Construiu a sua própria família, deixando um legado de amor e continuidade através dos filhos, Duccha, Cátia, Dário e Léu, bem como os seus 11 irmãos que, agora, carregam adiante a sua história.
A sua infância foi dividida entre a Vila Clotilde, Bairro Indígena, Vila Alice e Bairro Marçal, locais que moldaram a sua identidade e visão de mundo. Iniciou os estudos em 1952 na então conhecida Escola 8, situada no Bairro Cruzeiro, nas imediações do K8inaxixi, em Luanda.
Vida profissional
Desde cedo, Dineth revelou-se uma figura de destaque na cultura angolana. O seu talento, paixão e compromisso com a arte tornaram-no um nome respeitado na música, no teatro e na televisão.
Como testemunho do seu empenho em actividades culturais, salienta-se o facto de ter sido um dos primeiros artistas autóctones angolanos a pisar o palco do Cine Restauração que, mais tarde, tornou-se Sede do Parlamento Angolano, um local da Baixa Luandense onde desfilavam renomados artistas do mundo da música.
No universo profissional, desempenhou diversas funções de liderança, incluindo a sua actividade no Supermercado da Prima Idalina Costa, no bairro São Paulo, onde conquistou respeito e admiração.

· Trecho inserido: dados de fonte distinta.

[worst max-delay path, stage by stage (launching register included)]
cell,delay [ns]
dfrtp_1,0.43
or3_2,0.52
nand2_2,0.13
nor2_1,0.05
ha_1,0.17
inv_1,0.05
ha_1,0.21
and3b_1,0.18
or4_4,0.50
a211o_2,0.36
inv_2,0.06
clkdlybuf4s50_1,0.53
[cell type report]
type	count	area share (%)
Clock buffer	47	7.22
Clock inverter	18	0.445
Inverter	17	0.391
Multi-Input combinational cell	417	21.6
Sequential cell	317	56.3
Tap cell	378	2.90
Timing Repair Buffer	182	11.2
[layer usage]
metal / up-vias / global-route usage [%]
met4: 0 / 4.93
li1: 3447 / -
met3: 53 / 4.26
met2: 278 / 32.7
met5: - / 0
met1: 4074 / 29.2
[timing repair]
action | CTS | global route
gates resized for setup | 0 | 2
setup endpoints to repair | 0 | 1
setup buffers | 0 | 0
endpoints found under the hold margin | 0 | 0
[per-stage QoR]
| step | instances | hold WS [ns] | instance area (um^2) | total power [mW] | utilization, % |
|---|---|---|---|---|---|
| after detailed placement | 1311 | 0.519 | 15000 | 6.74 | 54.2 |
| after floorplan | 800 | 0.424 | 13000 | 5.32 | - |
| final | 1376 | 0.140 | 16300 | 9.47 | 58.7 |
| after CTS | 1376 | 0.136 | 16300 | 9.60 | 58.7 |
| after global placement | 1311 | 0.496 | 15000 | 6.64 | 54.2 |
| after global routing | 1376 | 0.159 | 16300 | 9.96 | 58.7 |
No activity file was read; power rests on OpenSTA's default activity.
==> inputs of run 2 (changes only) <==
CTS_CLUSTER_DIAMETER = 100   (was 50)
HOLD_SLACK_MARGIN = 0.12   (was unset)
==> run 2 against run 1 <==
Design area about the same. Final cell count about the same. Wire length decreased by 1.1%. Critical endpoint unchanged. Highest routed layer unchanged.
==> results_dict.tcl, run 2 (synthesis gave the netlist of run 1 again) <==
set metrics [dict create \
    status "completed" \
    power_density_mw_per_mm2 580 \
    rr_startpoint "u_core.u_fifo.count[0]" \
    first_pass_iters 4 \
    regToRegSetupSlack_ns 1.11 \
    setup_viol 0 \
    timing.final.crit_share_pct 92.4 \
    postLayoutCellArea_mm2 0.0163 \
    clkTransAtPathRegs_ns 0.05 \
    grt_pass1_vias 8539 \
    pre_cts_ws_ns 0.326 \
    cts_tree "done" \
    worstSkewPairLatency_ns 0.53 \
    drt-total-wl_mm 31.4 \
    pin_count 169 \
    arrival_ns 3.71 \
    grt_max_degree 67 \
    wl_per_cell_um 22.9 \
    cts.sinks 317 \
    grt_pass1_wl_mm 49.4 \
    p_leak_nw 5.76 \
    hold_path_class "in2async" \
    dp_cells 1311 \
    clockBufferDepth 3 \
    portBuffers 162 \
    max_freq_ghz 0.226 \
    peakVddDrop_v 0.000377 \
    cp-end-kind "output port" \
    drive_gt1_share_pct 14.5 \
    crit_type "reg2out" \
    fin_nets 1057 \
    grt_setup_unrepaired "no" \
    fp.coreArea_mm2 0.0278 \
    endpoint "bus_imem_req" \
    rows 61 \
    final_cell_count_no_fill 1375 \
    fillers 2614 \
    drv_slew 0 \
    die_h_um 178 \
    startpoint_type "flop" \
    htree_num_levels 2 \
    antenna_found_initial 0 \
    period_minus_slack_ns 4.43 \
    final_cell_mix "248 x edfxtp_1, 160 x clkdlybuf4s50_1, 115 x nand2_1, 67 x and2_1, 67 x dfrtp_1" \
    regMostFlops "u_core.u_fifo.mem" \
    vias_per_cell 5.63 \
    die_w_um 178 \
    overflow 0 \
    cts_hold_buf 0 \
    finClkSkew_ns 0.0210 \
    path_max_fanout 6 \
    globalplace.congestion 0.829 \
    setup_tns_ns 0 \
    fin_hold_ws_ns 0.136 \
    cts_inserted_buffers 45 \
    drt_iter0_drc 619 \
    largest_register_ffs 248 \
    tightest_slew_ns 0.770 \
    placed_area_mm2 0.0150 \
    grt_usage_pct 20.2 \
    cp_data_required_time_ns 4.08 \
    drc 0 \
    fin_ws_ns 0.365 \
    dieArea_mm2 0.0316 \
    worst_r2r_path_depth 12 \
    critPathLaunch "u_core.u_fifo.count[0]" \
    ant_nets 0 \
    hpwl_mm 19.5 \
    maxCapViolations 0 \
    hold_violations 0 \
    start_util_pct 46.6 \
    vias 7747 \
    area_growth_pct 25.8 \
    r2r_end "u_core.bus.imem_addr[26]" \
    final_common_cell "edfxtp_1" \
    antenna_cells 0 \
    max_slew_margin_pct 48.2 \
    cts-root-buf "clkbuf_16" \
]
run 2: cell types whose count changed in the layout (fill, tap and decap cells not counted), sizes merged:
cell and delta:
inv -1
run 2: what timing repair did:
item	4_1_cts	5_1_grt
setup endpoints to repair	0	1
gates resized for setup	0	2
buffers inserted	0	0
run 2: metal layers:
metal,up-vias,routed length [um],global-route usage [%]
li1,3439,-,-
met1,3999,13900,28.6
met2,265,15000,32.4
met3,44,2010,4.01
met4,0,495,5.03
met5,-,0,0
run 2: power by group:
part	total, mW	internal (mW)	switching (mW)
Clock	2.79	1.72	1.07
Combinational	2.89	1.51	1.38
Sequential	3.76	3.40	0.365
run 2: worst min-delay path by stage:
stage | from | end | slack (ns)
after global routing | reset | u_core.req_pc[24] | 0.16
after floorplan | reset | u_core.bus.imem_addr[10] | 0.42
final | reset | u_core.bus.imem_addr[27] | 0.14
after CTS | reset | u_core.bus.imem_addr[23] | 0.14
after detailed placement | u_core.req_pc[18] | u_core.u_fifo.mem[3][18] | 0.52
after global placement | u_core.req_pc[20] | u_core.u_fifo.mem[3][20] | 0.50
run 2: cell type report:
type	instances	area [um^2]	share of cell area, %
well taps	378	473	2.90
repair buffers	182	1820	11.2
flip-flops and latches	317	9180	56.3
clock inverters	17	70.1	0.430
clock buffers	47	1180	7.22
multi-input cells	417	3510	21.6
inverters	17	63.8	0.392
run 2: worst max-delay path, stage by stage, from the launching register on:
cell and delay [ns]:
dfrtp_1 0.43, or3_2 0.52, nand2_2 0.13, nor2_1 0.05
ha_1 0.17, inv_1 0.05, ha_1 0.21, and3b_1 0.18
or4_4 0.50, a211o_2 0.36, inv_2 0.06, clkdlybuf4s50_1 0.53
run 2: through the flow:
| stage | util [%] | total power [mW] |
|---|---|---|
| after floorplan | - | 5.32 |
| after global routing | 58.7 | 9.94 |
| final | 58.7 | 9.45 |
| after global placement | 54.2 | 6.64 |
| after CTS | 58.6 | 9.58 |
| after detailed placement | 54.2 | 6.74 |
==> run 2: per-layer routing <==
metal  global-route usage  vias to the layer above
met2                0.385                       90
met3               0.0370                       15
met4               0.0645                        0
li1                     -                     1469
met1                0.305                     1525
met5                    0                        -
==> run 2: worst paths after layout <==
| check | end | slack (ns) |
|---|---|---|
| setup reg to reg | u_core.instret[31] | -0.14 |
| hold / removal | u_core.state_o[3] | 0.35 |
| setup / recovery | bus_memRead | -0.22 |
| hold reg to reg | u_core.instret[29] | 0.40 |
### src/rtl/fetch_unit.sv
// Instruction fetch stage: holds the PC, issues single-outstanding reads, presents words to decode.
// Latency: 1 cycle from i_imem_valid to o_valid; one instruction per cycle with zero-latency memory.
// Backpressure: i_stall parks a returning word in a one-entry skid buffer and pauses requests until it drains.
module fetch_unit #(
    parameter logic [31:0] RESET_VECTOR = 32'h0000_0000,
    parameter logic [31:0] NOP_WORD     = 32'h0000_0013
) (
    input  logic        i_clk,
    input  logic        i_rst,
    output logic [31:0] o_imem_addr,
    output logic        o_imem_rd,
    input  logic [31:0] i_imem_data,
    input  logic        i_imem_valid,
    input  logic        i_stall,
    input  logic        i_branch,
    input  logic [31:0] i_branch_addr,
    output logic [31:0] o_opcode,
    output logic [31:0] o_pc,
    output logic        o_valid
);

    typedef enum logic [1:0] {
        S_BOOT = 2'd0,
        S_WAIT = 2'd1,
        S_HOLD = 2'd2,
        S_DROP = 2'd3
    } state_t;

    state_t      r_state;
    logic [31:0] r_fetch_pc;
    logic [31:0] r_imem_addr;
    logic [31:0] r_out_op;
    logic [31:0] r_out_pc;
    logic        r_out_vld;
    logic [31:0] r_skid_op;
    logic [31:0] r_skid_pc;
    logic        r_skid_vld;

    state_t      w_state_nxt;
    logic [31:0] w_fetch_pc_nxt;
    logic [31:0] w_imem_addr_nxt;
    logic [31:0] w_out_op_nxt;
    logic [31:0] w_out_pc_nxt;
    logic        w_out_vld_nxt;
    logic [31:0] w_skid_op_nxt;
    logic [31:0] w_skid_pc_nxt;
    logic        w_skid_vld_nxt;
    logic        w_consume;
    logic        w_out_free;
    logic [31:0] w_target;
    logic [31:0] w_pc_inc;

    assign w_consume  = r_out_vld && !i_stall;
    assign w_out_free = !r_out_vld || !i_stall;
    assign w_target   = {i_branch_addr[31:2], 2'b00};
    // Natural 32-bit wrap: 0xFFFFFFFC + 4 rolls over to 0.
    assign w_pc_inc   = r_fetch_pc + 32'd4;

    // A request is live in WAIT and DROP; in DROP it targets the pre-redirect address.
    assign o_imem_rd   = (r_state == S_WAIT) || (r_state == S_DROP);
    assign o_imem_addr = r_imem_addr;
    assign o_opcode    = r_out_op;
    assign o_pc        = r_out_pc;
    assign o_valid     = r_out_vld;

    // Next-state, PC, output-stage and skid-buffer decisions; a redirect overrides everything else.
    always_comb begin
        w_state_nxt    = r_state;
        w_fetch_pc_nxt = r_fetch_pc;
        w_out_op_nxt   = r_out_op;
        w_out_pc_nxt   = r_out_pc;
        w_out_vld_nxt  = r_out_vld;
        w_skid_op_nxt  = r_skid_op;
        w_skid_pc_nxt  = r_skid_pc;
        w_skid_vld_nxt = r_skid_vld;

        // A consumed word empties the output unless something refills it below.
        if (w_consume) begin
            w_out_vld_nxt = 1'b0;
            w_out_op_nxt  = NOP_WORD;
        end

        if (i_branch) begin
            w_out_vld_nxt  = 1'b0;
            w_out_op_nxt   = NOP_WORD;
            w_skid_vld_nxt = 1'b0;
            w_fetch_pc_nxt = w_target;
            case (r_state)
                // Without a response the old request is still in flight and must be drained.
                S_WAIT:  w_state_nxt = i_imem_valid ? S_WAIT : S_DROP;
                S_DROP:  w_state_nxt = S_DROP;
                default: w_state_nxt = S_WAIT;
            endcase
        end else begin
            case (r_state)
                S_BOOT: begin
                    w_state_nxt = S_WAIT;
                end
                S_WAIT: begin
                    if (i_imem_valid) begin
                        w_fetch_pc_nxt = w_pc_inc;
                        if (w_out_free) begin
                            w_out_op_nxt  = i_imem_data;
                            w_out_pc_nxt  = r_fetch_pc;
                            w_out_vld_nxt = 1'b1;
                        end else begin
                            w_skid_op_nxt  = i_imem_data;
                            w_skid_pc_nxt  = r_fetch_pc;
                            w_skid_vld_nxt = 1'b1;
                            w_state_nxt    = S_HOLD;
                        end
                    end
                end
                S_HOLD: begin
                    if (w_consume) begin
                        w_out_op_nxt   = r_skid_op;
                        w_out_pc_nxt   = r_skid_pc;
                        w_out_vld_nxt  = 1'b1;
                        w_skid_vld_nxt = 1'b0;
                        w_state_nxt    = S_WAIT;
                    end
                end
                S_DROP: begin
                    if (i_imem_valid) begin
                        w_state_nxt = S_WAIT;
                    end
                end
                default: begin
                    w_state_nxt = S_BOOT;
                end
            endcase
        end

        // While draining a stale request the address must stay on the old PC.
        w_imem_addr_nxt = (w_state_nxt == S_DROP) ? r_imem_addr : w_fetch_pc_nxt;
    end

    // State and datapath registers with synchronous reset.
    always_ff @(posedge i_clk) begin
        if (i_rst) begin
            r_state     <= S_BOOT;
            r_fetch_pc  <= RESET_VECTOR;
            r_imem_addr <= RESET_VECTOR;
            r_out_op    <= NOP_WORD;
            r_out_pc    <= RESET_VECTOR;
            r_out_vld   <= 1'b0;
            r_skid_op   <= NOP_WORD;
            r_skid_pc   <= RESET_VECTOR;
            r_skid_vld  <= 1'b0;
        end else begin
            r_state     <= w_state_nxt;
            r_fetch_pc  <= w_fetch_pc_nxt;
            r_imem_addr <= w_imem_addr_nxt;
            r_out_op    <= w_out_op_nxt;
            r_out_pc    <= w_out_pc_nxt;
            r_out_vld   <= w_out_vld_nxt;
            r_skid_op   <= w_skid_op_nxt;
            r_skid_pc   <= w_skid_pc_nxt;
            r_skid_vld  <= w_skid_vld_nxt;
        end
    end

endmodule

### config.mk
export PLATFORM = sky130hd
export DESIGN_NAME = fetch_unit
export DESIGN_NICKNAME = d
export VERILOG_FILES = /design/src/rtl/fetch_unit.sv
export SDC_FILE = /design/constraint.sdc
export NUM_CORES = 1
export LEC_CHECK = 0
export BUFFER_PORTS_ARGS = -buffer_cell sky130_fd_sc_hd__buf_2
export CAP_MARGIN = 20
export CORE_UTILIZATION = 60
export CTS_BUF_LIST = sky130_fd_sc_hd__clkbuf_4 sky130_fd_sc_hd__clkbuf_8 sky130_fd_sc_hd__clkbuf_16
export CTS_CLUSTER_DIAMETER = 50
export DETAILED_ROUTE_END_ITERATION = 12
export GPL_TIMING_DRIVEN = 1
export PLACE_DENSITY = 0.86
export RECOVER_POWER = 50
export SYNTH_ARGS = -nofsm -noshare
export SYNTH_HDL_FRONTEND = slang
export SYNTH_SLANG_ARGS = --single-unit
export TNS_END_PERCENT = 1
### constraint.sdc
create_clock -name i_clk -period 5.3 [get_ports i_clk]
set_input_delay 0.53 -clock i_clk [delete_from_list [all_inputs] [get_ports i_clk]]
set_output_delay 0.53 -clock i_clk [all_outputs]
set_load 0.02 [all_outputs]
# == Word level (Yosys, flattened, before mapping) ==
# Cells that the tools add are included.
# word_totals
in_bits,69
register_bits,195
elab_cells,53
out_inout_bits,98
# op_classes
bitwise_logic,2
n_addsub,1
n_eq_ne,7
n_reduce_logical,10
n_mux,25
# op_table
operator,count
$mux W32,10
$pmux W32 S2,2
$add A32 B3 Y32 const B,1
$mux W2,6
$pmux W2 S4,1
$eq A2 B2 Y1 const B,3
$ne A2 B2 Y1 const B,3
$reduce_and A5 Y1,1
$mux W1,4
$pmux W2 S2,1
$reduce_and A4 Y1,1
$eq A2 B1 Y1 const B,1
$logic_not A1 Y1,2
$logic_not A2 Y1,1
$logic_or A1 B1 Y1,2
$not A1 Y1,2
$pmux W1 S2,1
$reduce_bool A2 Y1,1
$reduce_or A2 Y1,1
$logic_and A1 B1 Y1,1

# == Depth between registers and ports, before layout ==
# logic_depth
word_depth,7
depth_mapped,10

# == Worst setup path before layout ==
# No wires, ideal clock.
# synth_timing
path_kind,register to register
from,reg r_state[0]
to,reg r_out_pc[10] (netlist: o_pc[10])
period_less_slack_ns,2.126
stages_incl_launch_ff,9
t_arrival_ns,1.989
t_required_ns,5.162
setup_slack_ns,3.174
cell_sequence,dfxtp_1 -> inv_1 -> ha_1 -> clkbuf_1 -> a21boi_0 -> and3_1 -> buf_2 -> buf_1 -> a211oi_1
# synth_between
elab_chain_cells,3
word_cells_on_any_way,8
cone_classes,eq/ne (5); mux (1); reduce/logical (2)
# synth_rtl
element,line,text
"start, declared",29,state_t r_state;
"start signal, assigned",151,r_state <= w_state_nxt;
$eq A2 B1 Y1 / $eq A2 B2 Y1 (equally long branches),95,case (r_state)
$ne A2 B2 Y1 (no source line) / $reduce_bool A2 Y1 (equally long branches),n/a,
$reduce_and A5 Y1 (no source line),n/a,
"end signal, assigned",155,r_out_pc <= w_out_pc_nxt;
"end, declared",33,logic [31:0] r_out_pc;
# Several ways; a longest one is shown, not always the timed one.
# A chain may end at the register's enable or synchronous reset.

==> results_dict.tcl <==
set metrics [dict create \
    outcome "complete, but fails checks" \
    violations "max-capacitance violations, max-slew violations" \
    cpPeakStageDelay_ns 1.48 \
    htree_levels 4 \
    syn_inst 1055 \
    fin_ws_ns 1.62 \
    clk_pin_slew_ns 0.06 \
    die_w_um 122 \
    synth_fp_nets 1130 \
    drive_gt1_share_pct 10.9 \
    synthFlopType "dfxtp_1" \
    fin_skew_ns 0.00924 \
    synthArstFlopShare_pct 0 \
    die_area_sq_um 14900 \
    whs_endpoint "r_skid_op[4]$_SDFFE_PP1P_" \
    port_buffers 164 \
    drc 0 \
    num_vias 7945 \
    period_share_pct 69.4 \
    grt.total_usage_pct 30.2 \
    drt-vias-per-instance 5.86 \
    synthTopCellsByArea "dfxtp_1 (45%), nand2_1 (11%), nor2_1 (5.4%)" \
    stdcell_count 1355 \
    tightest_slew_ns 2.11 \
    synth.top_cell.area_share_pct 45.3 \
    area_delta_synth_final_pct 15.4 \
    power_density_nw_per_um2 328 \
    ys_seq_area_share_pct 45.3 \
    drtAntennaViolNets 0 \
    crit_chain "clkbuf_1 -> inv_1 -> and3_1 -> o22a_1" \
    core-area_sq_um 13900 \
    synth_seq_cells 195 \
    overflow 0 \
    grt_pass1_vias 7240 \
    cts_resized 0 \
    ys_types 51 \
    die_y_um 122 \
    yosysTopAreaCell "dfxtp_1" \
    min_path_cells 3 \
    grt_pass1_wl_mm 35.3 \
    rr_startpoint "r_state[0]$_SDFF_PP0_" \
    holdCritStartpoint "i_imem_data[4]" \
    synth.most_common_cell "nand2_1" \
    critPathLaunchType "input port" \
    initial_utilization_pct 61.9 \
    cts_root_buffer "clkbuf_16" \
    cp_data_arrival_time_ns 4.00 \
    cp.required_ns 5.62 \
    relSlewSlack_pct -40.9 \
    cp-end-kind "register" \
    hold_buffers 0 \
    dp_cells 1320 \
    grt_setup_unrepaired "false" \
    place.gp.congestion 0.845 \
    dpl.hpwl_mm 13.8 \
    crit_type "input port to register" \
    maxCapViolCount 1 \
    crit_fanout 45 \
    post-cts-setup-buffer-count 0 \
    peakVddDrop_mv 0.247 \
    synth-edff-count 0 \
    firstDrtPassIters 5 \
    max_freq_ghz 0.272 \
    drtIter0Drc 726 \
    syn-cell-area_sq_um 8620 \
    totalWireLength_mm 22.1 \
    period_needed_ns 3.68 \
    synth_common_cells "nand2_1 (257), dfxtp_1 (195), nor2_1 (125)" \
    total_power_mw 3.26 \
    post-place-ws_ns 1.82 \
    report.final.setup_viol 0 \
    syn_avg_cell_area_sq_um 8.17 \
    yosysWarnings 0 \
    clkLatencyLatePin_ns 0.44 \
    worst_r2r_endpoint "o_imem_addr[31]$_SDFFE_PP0P_" \
    cts_tree "done" \
    cellLeakagePower_nw 3.70 \
    cts_sinks 195 \
    hold_class "input port to register" \
    io_pins 167 \
    rr_worst_depth 6 \
    r2r_slack_ns 1.98 \
    final_max_slew_viol_count 46 \
    nets 1237 \
    post_drt_wl_per_cell_um 16.3 \
    hold_viol 0 \
    fin_setup_tns_ns 0 \
    row_count 43 \
    critPathSlowestCell "clkbuf_1" \
    antenna_cells 0 \
    antenna_found_initial 0 \
    cts.path.max_buffers 2 \
    cts_buffers 17 \
    grt_max_degree 83 \
]
## cells in the final DEF, fill, tap and decap left out, types with 3 or more instances in the layout
cell,instances
o21a_1,4
nand3_1,14
a211oi_1,36
clkbuf_16,17
buf_2,65
nand2_1,257
nand2b_1,4
xnor2_1,11
clkbuf_8,4
dfxtp_1,195
and3_1,7
o22a_1,20
nor2_1,125
o211ai_1,3
mux2i_1,38
ha_1,5
o21ai_0,11
nand4_1,6
a311oi_1,4
nor4_1,6
a21oi_1,80
a32o_1,28
inv_1,9
or3_1,5
and2_1,9
buf_4,11
o22ai_1,5
a221oi_1,29
o211a_1,3
nor3_1,7
clkbuf_1,99
inv_6,3
nor2b_1,3
xor2_1,13
## cell families after synthesis
group	share of synthesized area (%)
AOI/OAI and AO/OA	19.6
xor gates and xnor gates	2.44
adders and majority gates	0.871
buffers and inverters	4.69
DFF	45.3
muxes	4.54
and+or+nand+nor	22.5
## critical path, delay by kind of cell
family	cells	cell delay, ns
compound gates	1	0.31
buf+inv	2	2.43
simple gates	1	0.70
## registers in the layout, summed over array words and instances, names as in the netlist
| signal | flops |
|---|---|
| o_imem_addr | 32 |
| o_opcode | 32 |
| o_pc | 32 |
| o_valid | 1 |
| r_fetch_pc | 32 |
| r_skid_op | 32 |
| r_skid_pc | 32 |
| r_state | 2 |
## routing by layer
metal / wire length, um / up-vias / share of wire, % / global-route usage, %
met2: 10500 / 270 / 48 / 49.4
met5: 0 / - / 0 / 0
li1: - / 3897 / - / -
met4: 481 / 0 / 2.2 / 13.2
met1: 9610 / 3739 / 43 / 37.5
met3: 1470 / 39 / 6.6 / 7.87
## final cells by class
cell class              instances  area [sq um]
multi-input cells             761          4340
fillers                      1171          3990
repair buffers                178           835
inverters                       9          33.8
clock buffers                  23           495
clock inverters                 9           116
flip-flops and latches        195          3900
well taps                     180           225
## report_power, final
part	switching, mW	leakage [nW]	internal, mW	total, mW
combinational	0.241	1.81	0.124	0.366
sequential	0.0495	1.59	1.53	1.58
clock	0.559	0.302	0.762	1.32
## worst max path at each step
stage          slack (ns)                            to  depth (start not counted)                   from
6_report             1.62  o_imem_addr[31]$_SDFFE_PP0P_                          4                  i_rst
5_1_grt              1.34        o_opcode[1]$_SDFF_PP1_                          5                  i_rst
4_1_cts              1.91         o_pc[26]$_SDFFE_PP0P_                          7  r_state[0]$_SDFF_PP0_
3_5_place_dp         1.82  o_imem_addr[11]$_SDFFE_PP0P_                          6                i_stall
3_3_place_gp         2.02   o_imem_addr[1]$_SDFFE_PP0P_                          6                i_stall
2_1_floorplan        3.17         o_pc[10]$_SDFFE_PP0P_                          8  r_state[0]$_SDFF_PP0_
## per-stage QoR
stage	hold slack (ns)	utilization (%)	instance area [sq um]
finish	0.324	71.4	9950
CTS	0.312	71.9	10000
floorplan	0.435	-	8620
global route	0.323	71.4	9950
detailed placement	0.446	67.5	9410
global placement	0.439	67.5	9410
Note: power is estimated with default switching activity, not from simulation.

O seu envolvimento com a Cultura ganhou ainda mais força a partir da década de 1980, quando assumiu a responsabilidade pela logística e confecção alimentar do Grupo Organizações Kizomba, no então Centro Recreativo e Cultural Kizomba, no Bairro Gofo, actual município do Kilamba Kiaxi.
Devido ao seu desempenho laboral como gastrónomo, Cireneu Bastos teve o mérito de ser indicado como delegado das Organizações Kizomba, na província do Namibe, tendo desenvolvido diversas actividades culturais e recreativas na cidade de Moçâmedes, onde permaneceu por dois anos.
No início da década de 1990, retomou a Luanda. Por motivo de instabilidade político-militar, na época, as Organizações Kizomba,encerraram o Centro Recreativo e Cultural, no Bairro Golfo, o que motivou a desvinculação contratual do mano Dineth com a referida instituição.
A partir de então, dedicou-se com maior intensidade à Cultura, consolidando-se como cantor, actor de teatro, cinema e televisão. Nos últimos anos, a sua maior colaboração foi com a Rádio Nacional de Angola, onde se destacou como protagonista e um dos animadores do programa cultural “Poeira no Quintal”, compartilhando testemunhos valiosos sobre a evolução da arte, música popular, teatro e televisão em Angola.
Intervenção da UNAC
Já a Comissão Directiva da União Nacional dos Artistas e Compositores (UNAC), representada por Eliseu Major, na sua intervenção, destacou a dimensão de Cireneu Bastos, sublinhando que os grandes artistas, mesmo sem cobrirem o mercado discográfico com obras deslumbrantes, conseguem o seu espaço na memória do povo.
Elizeu recordou que Cireneu, enquanto actor de palco, de televisão, em filmes, foi jogradista e esteve no teatro de intervenção, tendo acrescentado que, como humorista, sempre esteve muito bem. “Cirineu era um actor mesmo fora dos palcos.
A arte tornou-se um importante veículo das ideias nacionalistas e o teatro pela sua especificidade, tornou-se uma importantíssima arma, quer na política com os seus disfarces, quer na exploração da nossa realidade etnográfica”, realçou.